Nascida á meia Noite escrita por Anfiguri
Notas iniciais do capítulo
Espero que Gostem
— Isso não tem graça! — resmungou o pai.
Não, graça nenhuma — pensou Dulce Saviñón abrindo a geladeira para pegar uma bebida. Na verdade, tão pouca graça que ela gostaria de poder se esgueirar para dentro da geladeira, se encolher entre a mostarda e cachorros-quentes bolorentos e fechar a porta para não ouvir mais as vozes irritadas que vinham da sala.
Lá estavam seus pais brigando de novo!
Não que aquilo fosse durar muito — pensou ela enquanto observava o vapor escapando pela porta da geladeira. Hoje ela sabia que o pai iria embora!
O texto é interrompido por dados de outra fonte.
`src/rtl/rate_cnt_pkg.sv`:
```
package rate_cnt_pkg;

    typedef logic [3:0] bcd_t;
    typedef logic [6:0] seg_t;

    typedef enum logic [1:0] {
        RATE_HALF = 2'd0,
        RATE_ONE  = 2'd1,
        RATE_TWO  = 2'd2,
        RATE_FOUR = 2'd3
    } rate_e;

    typedef struct packed {
        logic en;
        logic up;
    } step_t;

    localparam bcd_t DIGIT_MAX = 4'd9;
    localparam seg_t SEG_DARK  = 7'b1111111;

    // Active-low pattern, bit 6 = segment a, bit 0 = segment g.
    function automatic seg_t bcd_to_seg(input bcd_t v);
        seg_t s;
        case (v)
            4'd0:    s = 7'b0000001;
            4'd1:    s = 7'b1001111;
            4'd2:    s = 7'b0010010;
            4'd3:    s = 7'b0000110;
            4'd4:    s = 7'b1001100;
            4'd5:    s = 7'b0100100;
            4'd6:    s = 7'b1100000;
            4'd7:    s = 7'b0001111;
            4'd8:    s = 7'b0000000;
            4'd9:    s = 7'b0001100;
            default: s = SEG_DARK;
        endcase
        return s;
    endfunction

    function automatic int unsigned max4(input int unsigned a, input int unsigned b,
                                         input int unsigned c, input int unsigned d);
        int unsigned m;
        m = a;
        if (b > m) m = b;
        if (c > m) m = c;
        if (d > m) m = d;
        return m;
    endfunction

endpackage

```
`src/rtl/rate_tick_gen.sv`:
```
module rate_tick_gen
    import rate_cnt_pkg::*;
#(
    parameter int unsigned P_LIM_HALF = 100_000_000,
    parameter int unsigned P_LIM_ONE  = 50_000_000,
    parameter int unsigned P_LIM_TWO  = 25_000_000,
    parameter int unsigned P_LIM_FOUR = 12_500_000
) (
    input  logic  clk,
    input  logic  clr_n,
    input  rate_e sel_i,
    output logic  tick_o
);
    localparam int unsigned LIM_MAX = max4(P_LIM_HALF, P_LIM_ONE, P_LIM_TWO, P_LIM_FOUR);
    localparam int CW = (LIM_MAX > 1) ? $clog2(LIM_MAX) : 1;

    logic [CW-1:0] cnt_q;
    logic [CW-1:0] last_c;
    rate_e         sel_q;
    logic          sel_chg;
    logic          at_end;

    always_comb begin
        case (sel_i)
            RATE_HALF: last_c = CW'(P_LIM_HALF - 1);
            RATE_ONE:  last_c = CW'(P_LIM_ONE - 1);
            RATE_TWO:  last_c = CW'(P_LIM_TWO - 1);
            default:   last_c = CW'(P_LIM_FOUR - 1);
        endcase
    end

    assign sel_chg = (sel_i != sel_q);
    assign at_end  = (cnt_q == last_c);

    always_ff @(posedge clk or negedge clr_n) begin
        if (!clr_n) begin
            cnt_q  <= '0;
            sel_q  <= RATE_HALF;
            tick_o <= 1'b0;
        end else begin
            sel_q  <= sel_i;
            tick_o <= at_end && !sel_chg;
            if (sel_chg || at_end) cnt_q <= '0;
            else                   cnt_q <= cnt_q + 1'b1;
        end
    end
endmodule

```
`src/rtl/bcd_digit.sv`:
```
module bcd_digit
    import rate_cnt_pkg::*;
(
    input  logic  clk,
    input  logic  clr_n,
    input  step_t step_i,
    output bcd_t  val_o,
    output logic  carry_o
);
    bcd_t nxt;

    always_comb begin
        if (step_i.up) nxt = (val_o >= DIGIT_MAX) ? 4'd0 : val_o + 4'd1;
        else           nxt = (val_o == 4'd0 || val_o > DIGIT_MAX) ? DIGIT_MAX : val_o - 4'd1;
    end

    assign carry_o = step_i.en && (step_i.up ? (val_o == DIGIT_MAX) : (val_o == 4'd0));

    always_ff @(posedge clk or negedge clr_n) begin
        if (!clr_n)          val_o <= 4'd0;
        else if (step_i.en)  val_o <= nxt;
    end
endmodule

```
`src/rtl/bcd_seg_enc.sv`:
```
module bcd_seg_enc
    import rate_cnt_pkg::*;
(
    input  bcd_t digit_i,
    output seg_t seg_o
);
    assign seg_o = bcd_to_seg(digit_i);
endmodule

```
`src/rtl/dual_bcd_rate_counter.sv`:
```
module dual_bcd_rate_counter
    import rate_cnt_pkg::*;
#(
    parameter int unsigned P_LIM_HALF = 100_000_000,
    parameter int unsigned P_LIM_ONE  = 50_000_000,
    parameter int unsigned P_LIM_TWO  = 25_000_000,
    parameter int unsigned P_LIM_FOUR = 12_500_000
) (
    input  logic       clk,
    input  logic       clr_n,
    input  logic [1:0] rate_sel,
    input  logic       up_dn,
    output logic [6:0] seg_tens,
    output logic [6:0] seg_ones,
    output logic [3:0] bcd_tens,
    output logic [3:0] bcd_ones
);
    localparam int NDIG = 2;

    logic  tick_w;
    step_t step_w  [NDIG];
    bcd_t  val_w   [NDIG];
    seg_t  seg_w   [NDIG];
    logic  carry_w [NDIG];

    rate_tick_gen #(
        .P_LIM_HALF(P_LIM_HALF),
        .P_LIM_ONE (P_LIM_ONE),
        .P_LIM_TWO (P_LIM_TWO),
        .P_LIM_FOUR(P_LIM_FOUR)
    ) u_tick (
        .clk   (clk),
        .clr_n (clr_n),
        .sel_i (rate_e'(rate_sel)),
        .tick_o(tick_w)
    );

    for (genvar i = 0; i < NDIG; i++) begin : g_dig
        if (i == 0) begin : g_first
            assign step_w[i] = '{en: tick_w, up: up_dn};
        end else begin : g_next
            assign step_w[i] = '{en: carry_w[i-1], up: up_dn};
        end

        bcd_digit u_digit (
            .clk    (clk),
            .clr_n  (clr_n),
            .step_i (step_w[i]),
            .val_o  (val_w[i]),
            .carry_o(carry_w[i])
        );

        bcd_seg_enc u_enc (
            .digit_i(val_w[i]),
            .seg_o  (seg_w[i])
        );
    end

    assign bcd_ones = val_w[0];
    assign bcd_tens = val_w[1];
    assign seg_ones = seg_w[0];
    assign seg_tens = seg_w[1];
endmodule

```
Dulce sentiu um nó na garganta. Engoliu a emoção em seco e se recusou a chorar. Aquele devia ser o pior dia da sua vida. E ela já vinha tendo alguns muito ruins ultimamente. Um cara desconhecido na sua cola, Alex terminando o namoro com ela e os pais anunciando o divórcio — caramba, era desgraça que não acabava mais! Seria então de admirar que seus terrores noturnos tivessem voltado com tudo?
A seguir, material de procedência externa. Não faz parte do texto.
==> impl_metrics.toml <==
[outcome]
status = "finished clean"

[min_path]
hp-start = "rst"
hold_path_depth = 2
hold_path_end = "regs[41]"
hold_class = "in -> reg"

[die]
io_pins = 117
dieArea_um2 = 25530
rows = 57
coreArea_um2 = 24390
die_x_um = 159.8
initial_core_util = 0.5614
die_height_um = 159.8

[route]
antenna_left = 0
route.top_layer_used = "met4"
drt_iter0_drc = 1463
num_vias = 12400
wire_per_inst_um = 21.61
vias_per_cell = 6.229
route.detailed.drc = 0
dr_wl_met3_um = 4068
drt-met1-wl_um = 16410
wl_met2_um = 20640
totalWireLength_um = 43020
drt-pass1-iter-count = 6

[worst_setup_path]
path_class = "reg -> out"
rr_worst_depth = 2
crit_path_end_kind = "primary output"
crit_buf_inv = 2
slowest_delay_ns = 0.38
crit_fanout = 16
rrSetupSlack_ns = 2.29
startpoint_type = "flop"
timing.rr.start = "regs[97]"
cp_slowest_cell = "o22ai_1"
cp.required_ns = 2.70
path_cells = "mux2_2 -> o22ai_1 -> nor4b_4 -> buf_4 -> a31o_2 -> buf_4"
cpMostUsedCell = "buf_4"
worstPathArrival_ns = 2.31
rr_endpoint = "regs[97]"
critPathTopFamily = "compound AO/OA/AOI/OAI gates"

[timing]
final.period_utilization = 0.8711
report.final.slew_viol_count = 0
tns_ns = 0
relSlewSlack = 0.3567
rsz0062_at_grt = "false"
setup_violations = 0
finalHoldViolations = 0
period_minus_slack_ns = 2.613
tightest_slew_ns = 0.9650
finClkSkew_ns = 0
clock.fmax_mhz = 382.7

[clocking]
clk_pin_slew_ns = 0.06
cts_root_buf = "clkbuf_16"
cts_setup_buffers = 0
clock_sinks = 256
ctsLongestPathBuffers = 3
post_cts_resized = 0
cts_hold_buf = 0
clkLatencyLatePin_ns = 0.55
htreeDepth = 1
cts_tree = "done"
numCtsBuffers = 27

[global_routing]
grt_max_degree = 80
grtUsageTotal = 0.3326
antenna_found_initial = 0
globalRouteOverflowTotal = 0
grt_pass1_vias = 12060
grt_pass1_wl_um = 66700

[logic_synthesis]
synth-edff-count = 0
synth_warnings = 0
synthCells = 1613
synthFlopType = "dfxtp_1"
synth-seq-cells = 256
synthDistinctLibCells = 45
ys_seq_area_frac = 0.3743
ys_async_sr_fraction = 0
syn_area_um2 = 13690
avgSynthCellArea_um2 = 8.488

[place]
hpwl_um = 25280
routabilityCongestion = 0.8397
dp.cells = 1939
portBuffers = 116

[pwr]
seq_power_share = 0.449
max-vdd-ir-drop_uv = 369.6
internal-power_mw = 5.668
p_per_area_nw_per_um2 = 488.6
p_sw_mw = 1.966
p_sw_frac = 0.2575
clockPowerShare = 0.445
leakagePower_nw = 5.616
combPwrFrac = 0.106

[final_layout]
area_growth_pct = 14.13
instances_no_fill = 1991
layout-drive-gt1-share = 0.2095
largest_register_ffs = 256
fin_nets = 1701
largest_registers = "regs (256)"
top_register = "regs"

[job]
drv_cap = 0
==> src/rtl/cpwm3_pkg.sv <==
package cpwm3_pkg;
  localparam int NPH  = 3;
  localparam int NOUT = 2 * NPH;
  localparam int AW   = 3;

  typedef enum logic [AW-1:0] {
    A_CYC   = 3'd0,
    A_CMP_U = 3'd1,
    A_CMP_V = 3'd2,
    A_CMP_W = 3'd3,
    A_OFS   = 3'd4,
    A_MASK  = 3'd5
  } reg_addr_e;

  typedef enum logic {DIR_UP = 1'b0, DIR_DN = 1'b1} dir_e;
endpackage

==> src/rtl/cpwm3_regs.sv <==
module cpwm3_regs
  import cpwm3_pkg::*;
#(
  parameter int CW = 8
) (
  input  logic                     clk_i,
  input  logic                     rst_ni,
  input  logic                     wr_en_i,
  input  logic [AW-1:0]            wr_addr_i,
  input  logic [CW-1:0]            wr_data_i,
  output logic [CW-1:0]            cyc_o,
  output logic [NPH-1:0][CW-1:0]   cmp_o,
  output logic [CW-1:0]            ofs_o,
  output logic [NOUT-1:0]          mask_o
);
  always_ff @(posedge clk_i or negedge rst_ni) begin
    if (!rst_ni) begin
      cyc_o  <= '0;
      cmp_o  <= '0;
      ofs_o  <= '0;
      mask_o <= '0;
    end else if (wr_en_i) begin
      case (reg_addr_e'(wr_addr_i))
        A_CYC:   cyc_o    <= wr_data_i;
        A_CMP_U: cmp_o[0] <= wr_data_i;
        A_CMP_V: cmp_o[1] <= wr_data_i;
        A_CMP_W: cmp_o[2] <= wr_data_i;
        A_OFS:   ofs_o    <= wr_data_i;
        A_MASK:  mask_o   <= wr_data_i[NOUT-1:0];
        default: ;
      endcase
    end
  end
endmodule

==> src/rtl/cpwm3_tri_cnt.sv <==
module cpwm3_tri_cnt
  import cpwm3_pkg::*;
#(
  parameter int CW = 8
) (
  input  logic          clk_i,
  input  logic          rst_ni,
  input  logic          ld_i,
  input  logic [CW-1:0] ld_val_i,
  input  logic          en_i,
  input  logic [CW-1:0] cyc_i,
  output logic [CW-1:0] cnt_o
);
  dir_e dir_q;
  logic cyc_zero;

  assign cyc_zero = (cyc_i == '0);

  always_ff @(posedge clk_i or negedge rst_ni) begin
    if (!rst_ni) begin
      cnt_o <= '0;
      dir_q <= DIR_UP;
    end else if (ld_i) begin
      cnt_o <= ld_val_i;
      dir_q <= DIR_UP;
    end else if (en_i) begin
      if (dir_q == DIR_UP) begin
        if (cnt_o >= cyc_i) begin
          // turn at the top without dwelling
          cnt_o <= cyc_zero ? '0 : cyc_i - 1'b1;
          dir_q <= cyc_zero ? DIR_UP : DIR_DN;
        end else begin
          cnt_o <= cnt_o + 1'b1;
        end
      end else begin
        if (cnt_o == '0) begin
          cnt_o <= cyc_zero ? '0 : CW'(1);
          dir_q <= DIR_UP;
        end else begin
          cnt_o <= cnt_o - 1'b1;
        end
      end
    end
  end
endmodule

==> src/rtl/cpwm3_phase.sv <==
module cpwm3_phase #(
  parameter int CW = 8
) (
  input  logic [CW-1:0] cnt_a_i,
  input  logic [CW-1:0] cnt_b_i,
  input  logic [CW-1:0] cmp_i,
  input  logic [CW-1:0] cyc_i,
  output logic          pos_o,
  output logic          neg_o
);
  logic full, a_lo, b_lo;

  assign full  = (cmp_i >= cyc_i);
  assign a_lo  = full | (cnt_a_i < cmp_i);
  assign b_lo  = full | (cnt_b_i < cmp_i);
  // both counters must agree; disagreement is the dead gap
  assign pos_o = a_lo & b_lo;
  assign neg_o = ~a_lo & ~b_lo;
endmodule

==> src/rtl/cpwm3_gen.sv <==
module cpwm3_gen
  import cpwm3_pkg::*;
#(
  parameter int CW = 8
) (
  input  logic            clk_i,
  input  logic            rst_ni,
  input  logic            wr_en_i,
  input  logic [2:0]      wr_addr_i,
  input  logic [CW-1:0]   wr_data_i,
  input  logic            run_i,
  input  logic            mode_en_i,
  output logic [5:0]      pwm_o
);
  logic [CW-1:0]           cyc_w, ofs_w, cnt_a, cnt_b;
  logic [NPH-1:0][CW-1:0]  cmp_w;
  logic [NOUT-1:0]         mask_w, out_q, nxt_out;
  logic [NPH-1:0]          pos_w, neg_w;
  logic                    mode_q, act_q, entry, tick;

  cpwm3_regs #(.CW(CW)) u_regs (
    .clk_i(clk_i), .rst_ni(rst_ni), .wr_en_i(wr_en_i), .wr_addr_i(wr_addr_i),
    .wr_data_i(wr_data_i), .cyc_o(cyc_w), .cmp_o(cmp_w), .ofs_o(ofs_w),
    .mask_o(mask_w)
  );

  assign entry = mode_en_i & ~mode_q & ~run_i;
  assign tick  = act_q & run_i;

  always_ff @(posedge clk_i or negedge rst_ni) begin
    if (!rst_ni) begin
      mode_q <= 1'b0;
      act_q  <= 1'b0;
    end else begin
      mode_q <= mode_en_i;
      if (!mode_en_i)  act_q <= 1'b0;
      else if (entry)  act_q <= 1'b1;
    end
  end

  cpwm3_tri_cnt #(.CW(CW)) u_cnt_a (
    .clk_i(clk_i), .rst_ni(rst_ni), .ld_i(entry), .ld_val_i(ofs_w),
    .en_i(tick), .cyc_i(cyc_w), .cnt_o(cnt_a)
  );

  cpwm3_tri_cnt #(.CW(CW)) u_cnt_b (
    .clk_i(clk_i), .rst_ni(rst_ni), .ld_i(entry), .ld_val_i('0),
    .en_i(tick), .cyc_i(cyc_w), .cnt_o(cnt_b)
  );

  for (genvar k = 0; k < NPH; k++) begin : g_ph
    cpwm3_phase #(.CW(CW)) u_ph (
      .cnt_a_i(cnt_a), .cnt_b_i(cnt_b), .cmp_i(cmp_w[k]), .cyc_i(cyc_w),
      .pos_o(pos_w[k]), .neg_o(neg_w[k])
    );
  end

  assign nxt_out = {neg_w, pos_w};

  always_ff @(posedge clk_i or negedge rst_ni) begin
    if (!rst_ni)                   out_q <= '0;
    else if (!mode_en_i || entry)  out_q <= '0;
    else if (tick)                 out_q <= nxt_out;
  end

  assign pwm_o = out_q & mask_w;
endmodule

==> config.mk <==
export PLATFORM = sky130hd
export DESIGN_NAME = cpwm3_gen
export DESIGN_NICKNAME = d
export VERILOG_FILES = /design/src/rtl/cpwm3_pkg.sv /design/src/rtl/cpwm3_regs.sv /design/src/rtl/cpwm3_tri_cnt.sv /design/src/rtl/cpwm3_phase.sv /design/src/rtl/cpwm3_gen.sv
export SDC_FILE = /design/constraint.sdc
export NUM_CORES = 1
export LEC_CHECK = 0
export ABC_AREA = 1
export BUFFER_PORTS_ARGS = -buffer_cell sky130_fd_sc_hd__buf_2
export CORE_UTILIZATION = 50
export CTS_CLUSTER_DIAMETER = 150
export CTS_CLUSTER_SIZE = 14
export DETAILED_ROUTE_END_ITERATION = 10
export MAX_ROUTING_LAYER = met4
export PLACE_DENSITY = 0.67
export SYNTH_ARGS = -nofsm -noshare
export SYNTH_HDL_FRONTEND = slang
export SYNTH_SLANG_ARGS = --single-unit
==> constraint.sdc <==
create_clock -name clk_i -period 3.2 [get_ports clk_i]
set_clock_uncertainty 0.15 [all_clocks]
set_input_delay 0.32 -clock clk_i [delete_from_list [all_inputs] [get_ports clk_i]]
set_output_delay 0.32 -clock clk_i [all_outputs]
set_load 0.005 [all_outputs]
==> out/results.ini <==
[critical_path]
path_common_cell=nand2_1
cpPeakStageDelay_ns=0.60
arrival_ns=2.37
critical_path_class=register to register
cp_slowest_cell=dfrtp_1
critPathBufInv=2
r2r-end=u_cnt_b.cnt_o[1]
crit_path_end_kind=register
r2r_cells=13
cp.depth=13
crit_path_start_kind=register
path_cells=inv_1 -> ha_1 -> nand2_1 -> nand3_1 -> nand2_1 -> nand2_1 -> nand2_1 -> nand2_2 -> inv_1 -> nand2_1 -> nand3_1 -> nand2_1 -> o21ai_0
critical_path.top_delay_family=simple AND/OR/NAND/NOR gates
r2r-start=u_cnt_b.cnt_o[0]
cp-startpoint=u_cnt_b.cnt_o[0]
worstPathRequired_ns=3.26
path_max_fanout=10
critical_path.endpoint=u_cnt_b.cnt_o[1]
ff2ff_setup_slack_ns=0.88

[sta]
period_needed_ns=2.32
tightestPinTransition_ns=0.992
setup_tns_ns=0
slew-limit-headroom_pct=33.9
whs_ns=-0.0430
final_hold_viol_count=22
rsz0062_at_grt=false
maxSlewViolCount=0
period_share_pct=72.4
fmax_mhz=432
finalSetupViolCount=0

[clock_tree]
clk_pin_slew_worst_paths_ns=0.06
clockBufferDepth=2
tritoncts=yes
postCtsSetupBuffers=0
clkLatencyLatePin_ns=0.35
numCtsBuffers=9
cts_root_buf=clkbuf_16
cts_max_level=3
cts_sinks=72

[placement]
finalWeightedCongestion=0.948
dpl.cell_count=987
placed_cell_area_um2=6230
io_buffers=21
dpl.hpwl_um=13000

[synth]
netlist_instances=836
synth_top_area_share_pct=30.0
synth-edff-count=0
yosys_warnings=0
ys.flop_type=dfrtp_1
yosysUniqueCellTypes=37
ys_seq_area_share_pct=30.0
synth_area_leaders=dfrtp_1 30%, ha_1 19%, nand2_1 15%
synth_nets=942
synth_area_leader_cell=dfrtp_1
async_flop_share_pct=100
syn-cell-area_um2=6000
synth_area_per_cell_um2=7.17
synth-seq-cells=72

[detailed_routing]
routed-via-count=5577
drc=2
viasPerCell=5.56
ant_nets=0
wl_um=17200
routedWlPerCell_um=17.1
dr.pass1.iters=10
drt_iter0_drc=465

[finish]
num-nets-final=962
layout_commonest_cell=nand2_1
seqCellArea_um2=1800
multiInputGateArea_um2=3670
diodes=0
final_cell_mix=234 x nand2_1, 100 x inv_1, 90 x ha_1
layout-drive-gt1-share_pct=9.53
final.fill_count=1115
area_growth_pct=8.55
fin_area_um2=6510
instances_no_fill=1003

[job]
max_cap_viol_count=0

[floorplanning]
fp.dieArea_um2=12400
dieWidth_um=112
std_cell_rows=39
fp.dieH_um=112
initial_core_util_pct=51.9
pin_count=22
coreArea_um2=11600

[status]
violations=DRC, hold timing
outcome=finished, violations left

[power]
p_leak_uw=0.00359
power_density_nw_per_um2=881
ir_worst_vdd_mv=0.344
power_uw=5740

[hold_path]
worstHoldPathType=primary input to async pin

[grt]
grt_pass1_wl_um=27700
overflow=0
grt_pass1_vias=5369
grt_max_degree=73
antenna_found_initial=0
track_usage_pct=29.9

metrics by stage:
step / worst slack (ns) / util, %
final: 0.884 / 56.3
after global routing: 0.746 / 56.3
after floorplan: 1.33 / -
after CTS: 0.927 / 56.3
after detailed placement: 0.959 / 53.9
after global placement: 0.980 / 53.9
repair_timing:
action                                 4_1_cts  5_1_grt
hold buffers                                 1        0
resized for setup                            0        0
endpoints found under the hold margin        1        0
per-layer routing:
metal | track usage [%] | wire length [um]
met5 | - | 0
met4 | 15.8 | 743
met3 | 3.97 | 790
met2 | 47.5 | 8070
met1 | 37.1 | 7580
Yosys cell counts, types with 2 or more instances:
| cell type | n |
|---|---|
| xor2_1 | 12 |
| nand2_2 | 10 |
| a211oi_1 | 4 |
| nor3_4 | 3 |
| nor2_4 | 4 |
| clkbuf_1 | 8 |
| inv_1 | 100 |
| o31ai_1 | 2 |
| dfrtp_1 | 72 |
| nand4_1 | 10 |
| nand2_1 | 234 |
| o21ai_0 | 72 |
| o21ai_1 | 18 |
| nand2b_1 | 2 |
| nand3_2 | 4 |
| nor3_1 | 4 |
| xnor2_1 | 2 |
| nand3_1 | 54 |
| buf_2 | 6 |
| ha_1 | 90 |
| nor2_1 | 59 |
| inv_2 | 14 |
| clkinv_2 | 2 |
| a21oi_1 | 36 |
| nor2_2 | 2 |
power by group:
group	switching, uW	total (uW)	internal (uW)
clock network	414	954	540
registers	470	1600	1130
logic	2000	3190	1190
total	2880	5740	2860
cell families after synthesis:
| family | count (synthesis) | share of synthesized area [%] |
|---|---|---|
| AND/OR/NAND/NOR | 389 | 28.4 |
| AO/OA/AOI/OAI | 138 | 12.0 |
| buffers and inverters | 133 | 8.72 |
| adder cells (fa/ha/maj) | 90 | 18.8 |
| flip-flops | 72 | 30.0 |
| XOR/XNOR | 14 | 2.04 |
worst reg2reg max path: stages, from the launching register on:
cell     delay (ns)
dfrtp_1        0.60
inv_1          0.19
ha_1           0.32
nand2_1        0.05
nand3_1        0.07
nand2_1        0.05
nand2_1        0.05
nand2_1        0.11
nand2_2        0.17
inv_1          0.12
nand2_1        0.07
nand3_1        0.06
nand2_1        0.08
o21ai_0        0.09
cell type report:
| cell class | count | share of cell area [%] |
|---|---|---|
| inverter | 117 | 6.82 |
| clock buffer | 10 | 3.67 |
| sequential | 72 | 27.7 |
| tap | 143 | 2.75 |
| multi-input combinational | 631 | 56.4 |
| timing repair buffer | 25 | 2.15 |
| clock inverter | 5 | 0.519 |
worst min-delay path by stage:
| stage | endpoint | depth (start not counted) | start | slack, ns |
|---|---|---|---|---|
| global route | u_cnt_b.cnt_o[6] | 1 | rst_ni | 0.08 |
| detailed placement | mode_q | 1 | mode_en_i | 0.32 |
| global placement | mode_q | 1 | mode_en_i | 0.31 |
| floorplan | act_q | 0 | rst_ni | -0.13 |
| CTS | u_cnt_a.cnt_o[2] | 1 | rst_ni | 0.03 |
| finish | u_cnt_b.cnt_o[2] | 1 | rst_ni | -0.04 |
registers in the layout (all words and copies together) (netlist names):
name and flops:
u_cnt_a.dir_q 1, u_regs.ofs_o 8, u_regs.mask_o 6, mode_q 1
act_q 1, u_cnt_b.dir_q 1, u_cnt_a.cnt_o 8, u_cnt_b.cnt_o 8
u_regs.cyc_o 8, out_q 6, u_regs.cmp_o 24
Power figures use the tool's default switching activity.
— O que você fez com a minha cueca? — o grito do pai penetrou na cozinha, meteu-se pela fresta da porta da geladeira e ficou pairando em volta dos cachorros-quentes.
A cueca dele?
Dulce pressionou uma latinha gelada de refrigerante contra a testa.
— O que eu iria fazer com a sua cueca? — perguntou a mãe com aquela voz de “não estou nem aí”. Era bem sua mãe, ela nunca estava nem aí. Fria como gelo.
Dulce olhou pela janela da cozinha o quintal, onde há pouco tinha visto a mãe. E ali, da grelha da churrasqueira ainda fumegante, pendia a cueca do pai.
Que beleza!
A mãe tinha feito churrasco da cueca do pai. Só isso. Dulce nunca mais comeria nada do que fosse assado naquela grelha. Tentando conter as lágrimas, ela devolveu a latinha ao refrigerador e foi até a porta da sala. Talvez, se a vissem, parassem de agir como crianças e deixassem que ela fosse a adolescente ali. O pai estava no meio da sala, segurando na mão uma cueca. A mãe, no sofá, bebericava com a maior calma um chazinho quente.
— Você precisa de tratamento psicológico! — gritou ele para a mulher.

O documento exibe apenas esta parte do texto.